Tiga contoh klinis pada literature neonatologi dapat mencukupi untuk mengilustrasikan
bahwa oksigen yang lebih banyak tidak berarti lebih baik atau diperlukan. Berbagai bukti yang
muncul bahwa kadar oksigen yang sedang memungkinkan dan mencukupi, namun terdapat
banyak pendapatskeptis terhadap penelitian ini. Sulit untuk mengubah kebiasaan pemberian
oksigen dan melawan kebiasaan yang terjadi.
Oksigen tidak dapat disimpan didalam paru tapi bernafas dengan 100% oksigen (FiO2=1)
dapat meningkatkan waktu untuk desaturasi signifikan, yang merupakan ukuran tidak tetap
sebagai PaO2 lebih penting, setelah nafas berhenti. Preoksigenasi dan denitrogenasi telah
dipelajari menggunakan gas darah dan studi pencitraan sejak tahun 1940an hingga tahun 2000an,
tapi bukan merupakan hubungan dengan kejadian seluler yang dapat terjadi bahkan dari paparan
hiperoksemik atau hiperoksik. Studi biomarker stress oksidatif yang lebih relevan untuk
penggunaan anestesi klinis masih dilakukan. Walaupun tidak terdapat bukti biomarker, Lindahl
dkk telah mengemukakan pendapat rasional untuk “pemanggilan ulang oksigen” sebelum,
selama, dan setelah intubasi dan ekstubasi, dan selama penyembuhan. Dokter tidak perlu
menunggu untuk menghiraukan data atau saran lainnya.
Contoh lain dimana hiperoksia klinis terbukti bermasalah adalah pada trauma otak. Studi
yang provokatif namun kecil tersebut meninjau aliran darah menggunakan pencitraan tomografi
emisi positron dan hasil pada pasien yang merekomendasikan untuk tidak menggunakan oksigen
100% pada seluruh kasus. Kadar aman tidak ditemukan namun memelihara normoksia lebih
disarankan. Lebih lanjut, kombinasi hiperoksemia dan hiperventilasi menyebabkan hipokarbia
yang bersamaan menurunkan aliran darah serebral sehingga kedua mekanisme berkontribusi
untuk perluasan area iskemik dan kerusakan penumbra.
Contoh ketiga dimana perhatian terhadap oksigen disarankan adalah dalam perawatan
pasien dengan penyakit yang berhubungan dengan stress oksidatif. Hal ini termasuk gangguan
spectrum autism, penyakit Alzheimer, Parkinson, diabetes tipe 1, kanker, dan penyakit
kardiovaskular. Pasien dengan kondisi ini membutuhkan operasi berkelanjutan. Karena mereka
telah terbebani dengan stress oksidatif, hiperoksemia dan hiperoksia memberikan beban
tambahan yang semakin memacu perjalanan penyakit.

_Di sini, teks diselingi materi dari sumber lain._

**config.mk**
```make
export PLATFORM = sky130hd
export DESIGN_NAME = uart_tx_arb
export DESIGN_NICKNAME = d
export VERILOG_FILES = /design/src/rtl/uart_tx_arb_pkg.sv /design/src/rtl/uart_tx_arb_pick.sv /design/src/rtl/uart_tx_arb.sv
export SDC_FILE = /design/constraint.sdc
export NUM_CORES = 1
export LEC_CHECK = 0
export ABC_AREA = 1
export ABC_CLOCK_PERIOD_IN_PS = 3480
export CAP_MARGIN = 10
export CORE_UTILIZATION = 37
export CTS_CLUSTER_SIZE = 30
export DETAILED_ROUTE_END_ITERATION = 7
export PLACE_DENSITY = 0.68
export SKIP_CTS_REPAIR_TIMING = 1
export SLEW_MARGIN = 0
export SYNTH_ARGS = -nofsm -noshare
export SYNTH_HDL_FRONTEND = slang
export SYNTH_SLANG_ARGS = --single-unit
```
**constraint.sdc**
```tcl
create_clock -name clk -period 3.48 [get_ports clk]
set_input_delay 0.696 -clock clk [delete_from_list [all_inputs] [get_ports clk]]
set_output_delay 0.696 -clock clk [all_outputs]
set_load 0.01 [all_outputs]
```
<file path="config.mk">
export PLATFORM = sky130hd
export DESIGN_NAME = xy_route_arbiter
export DESIGN_NICKNAME = d
export VERILOG_FILES = /design/src/rtl/xy_route_arbiter.sv
export SDC_FILE = /design/constraint.sdc
export NUM_CORES = 1
export LEC_CHECK = 0
export BUFFER_PORTS_ARGS = -buffer_cell sky130_fd_sc_hd__buf_2
export CAP_MARGIN = 20
export CORE_AREA = 4 4 252 254
export DETAILED_ROUTE_END_ITERATION = 12
export DIE_AREA = 0 0 256 258
export SYNTH_ARGS = -nofsm -noshare
export SYNTH_HDL_FRONTEND = slang
export SYNTH_SLANG_ARGS = --single-unit
</file>
<file path="constraint.sdc">
create_clock -name clk -period 3.8 [get_ports clk]
set_input_delay 0.38 -clock clk [delete_from_list [all_inputs] [get_ports clk]]
set_output_delay 0.38 -clock clk [all_outputs]
set_load 0.05 [all_outputs]
</file>
<file path="src/rtl/xy_route_arbiter.sv">
`default_nettype none
// ============================================================================
// Module      : xy_route_arbiter
// Description : Switch stage of one mesh node. Reads the five input-queue
//               heads, computes each head's XY dimension-order output port,
//               round-robin arbitrates per output port, pops the winning
//               queue and registers the packet toward the neighbour queue.
//               Sustains one packet per output port per cycle.
//
// Ports       : clk        clock
//               rst_n      asynchronous active-low reset
//               in_data    5 queue heads, slice i = in_data[i*PL +: PL]
//               in_shift   pop strobe to queue i (combinational, same cycle)
//               out_data   5 registered output slots, slice o = out_data[o*PL +: PL]
//               out_avail  downstream queue o can capture on this edge
//
// Port index  : 0=Local 1=North 2=East 3=South 4=West
// Packet      : bit 0 valid, bits COORD_W..1 dest X, bits 2*COORD_W..COORD_W+1
//               dest Y, remaining bits payload (passed through untouched)
//
// Revision    : 1.0 - initial release
// ============================================================================
module xy_route_arbiter #(
    parameter int PL      = 64,
    parameter int COORD_W = 2,
    parameter int X_POS   = 0,
    parameter int Y_POS   = 0
) (
    input  logic            clk,
    input  logic            rst_n,
    input  logic [5*PL-1:0] in_data,
    output logic [4:0]      in_shift,
    output logic [5*PL-1:0] out_data,
    input  logic [4:0]      out_avail
);

    localparam logic [2:0]         c_port_local = 3'd0;
    localparam logic [2:0]         c_port_north = 3'd1;
    localparam logic [2:0]         c_port_east  = 3'd2;
    localparam logic [2:0]         c_port_south = 3'd3;
    localparam logic [2:0]         c_port_west  = 3'd4;
    localparam logic [2:0]         c_rr_reset   = 3'd4;
    localparam logic [COORD_W-1:0] c_x_pos      = COORD_W'(X_POS);
    localparam logic [COORD_W-1:0] c_y_pos      = COORD_W'(Y_POS);

    logic [PL-1:0]   w_heads [5];
    logic [4:0]      w_head_valid;
    logic [4:0][2:0] w_route;
    logic [4:0][4:0] w_gnt_mat;     // [output][input] one-hot grants

    // ------------------------------------------------------------------
    // Per-input XY route computation (unsigned compares)
    // ------------------------------------------------------------------
    generate
        for (genvar i = 0; i < 5; i++) begin : g_in
            logic [COORD_W-1:0] w_dest_x;
            logic [COORD_W-1:0] w_dest_y;
            logic [2:0]         w_sel;

            assign w_heads[i]      = in_data[i*PL +: PL];
            assign w_head_valid[i] = in_data[i*PL];
            assign w_dest_x        = in_data[i*PL+1 +: COORD_W];
            assign w_dest_y        = in_data[i*PL+1+COORD_W +: COORD_W];

            // X is resolved fully before Y is considered.
            always_comb begin
                w_sel = c_port_local;
                if (w_dest_x > c_x_pos)      w_sel = c_port_east;
                else if (w_dest_x < c_x_pos) w_sel = c_port_west;
                else if (w_dest_y > c_y_pos) w_sel = c_port_south;
                else if (w_dest_y < c_y_pos) w_sel = c_port_north;
            end

            assign w_route[i] = w_sel;
        end
    endgenerate

    // ------------------------------------------------------------------
    // Per-output arbitration and output slot register
    // ------------------------------------------------------------------
    generate
        for (genvar o = 0; o < 5; o++) begin : g_out
            logic [PL-1:0] r_slot;
            logic [2:0]    r_rr;        // last granted input, 0..4
            logic [4:0]    w_req;
            logic          w_slot_free;
            logic          w_gnt_any;
            logic [2:0]    w_gnt_idx;

            always_comb begin
                for (int i = 0; i < 5; i++) begin
                    w_req[i] = w_head_valid[i] && (w_route[i] == 3'(o));
                end
            end

            // The slot can take a new packet if it is empty or is being
            // drained by the downstream queue on this same edge.
            assign w_slot_free = !r_slot[0] || out_avail[o];

            // Scan from lowest to highest priority (rr+5 down to rr+1) so
            // the highest-priority requester is the last one written.
            always_comb begin
                logic [3:0] w_cand;
                w_gnt_any = 1'b0;
                w_gnt_idx = r_rr;
                w_cand    = 4'd0;
                for (int k = 5; k >= 1; k--) begin
                    w_cand = {1'b0, r_rr} + 4'(k);
                    if (w_cand >= 4'd5) begin
                        w_cand = w_cand - 4'd5;
                    end
                    if (w_req[w_cand[2:0]]) begin
                        w_gnt_any = 1'b1;
                        w_gnt_idx = w_cand[2:0];
                    end
                end
                if (!w_slot_free) begin
                    w_gnt_any = 1'b0;
                end
            end

            assign w_gnt_mat[o] = w_gnt_any ? (5'b00001 << w_gnt_idx) : 5'b00000;

            always_ff @(posedge clk or negedge rst_n) begin
                if (!rst_n) begin
                    r_slot <= '0;
                    r_rr   <= c_rr_reset;
                end else if (w_gnt_any) begin
                    r_slot <= w_heads[w_gnt_idx];
                    r_rr   <= w_gnt_idx;
                end else if (out_avail[o]) begin
                    // Accepted (or already empty) with nothing new to load.
                    r_slot <= '0;
                end
            end

            assign out_data[o*PL +: PL] = r_slot;
        end
    endgenerate

    // Each input requests exactly one output, so at most one grant per
    // input; the OR only gathers it. Held low throughout reset.
    always_comb begin
        in_shift = 5'b00000;
        if (rst_n) begin
            for (int o = 0; o < 5; o++) begin
                in_shift = in_shift | w_gnt_mat[o];
            end
        end
    end

endmodule
`default_nettype wire

</file>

Disebutkan bahwa, individu yang sehat
juga berisiko mengalami peningkatan stress oksidatif selama operasi. Menggunakan jumlah
paling sedikit dari oksigen dibutuhkan untuk mendukung agar homeostasis terjaga pada kadar
yang rasional.
Kesimpulan
Pada permulaan, standard LOLA diajukan sebagai strategi “antioksidan” klinis. Seperti
konsep Martin dan Grocott tentang “control yang tepat terhadap oksigenasi arteri” (PCOA) dan
“hipoksemia yang dibolehkan” (PH), standard LOLA juga ditujukan pada perhatian yang sama
yaitu: hipoksemia. Seperti PCOA dan PH, LOLA membutuhkan data acuan, berupa data
penggunaan oksigen secara ilmiah.
Tantangan signifikan terhadap LOLA, adalah sifat alamiah manusia. Oksimetri nadi
memfasilitasi pengawasan terhadap SaO2; namun hal tersebut juga bias terhadap suplementasi
berlebihan. Pada kadar 100%, SaO2/PaO2 oksigen Hb memisahkan hubungan yang dapat
bervariasi sebanyak 6 kali lipat (100-600 mmHg). Penurunan nada dengan penurunan pada SaO2
dari 100% ke 97% tidak sesuai dengan proporsi yang dibutuhkan untuk proses fisiologis yang
signifikan. Responnya dapat meningkatkan FiO2. Dengan oksimeter denyut kerikandikembalikan
menjadi 100%, sehingga pasiennya dapat berisiko kembali mengalami overdosis. Secara tak
tampak,ROS mengakumulasikan antara kebutuhan dan kapasitas antioksidan intrinsik; invisibly,
kerusakan tidak dapat dideteksi atau salah dipahami pada pemeriksaan pasca operasi.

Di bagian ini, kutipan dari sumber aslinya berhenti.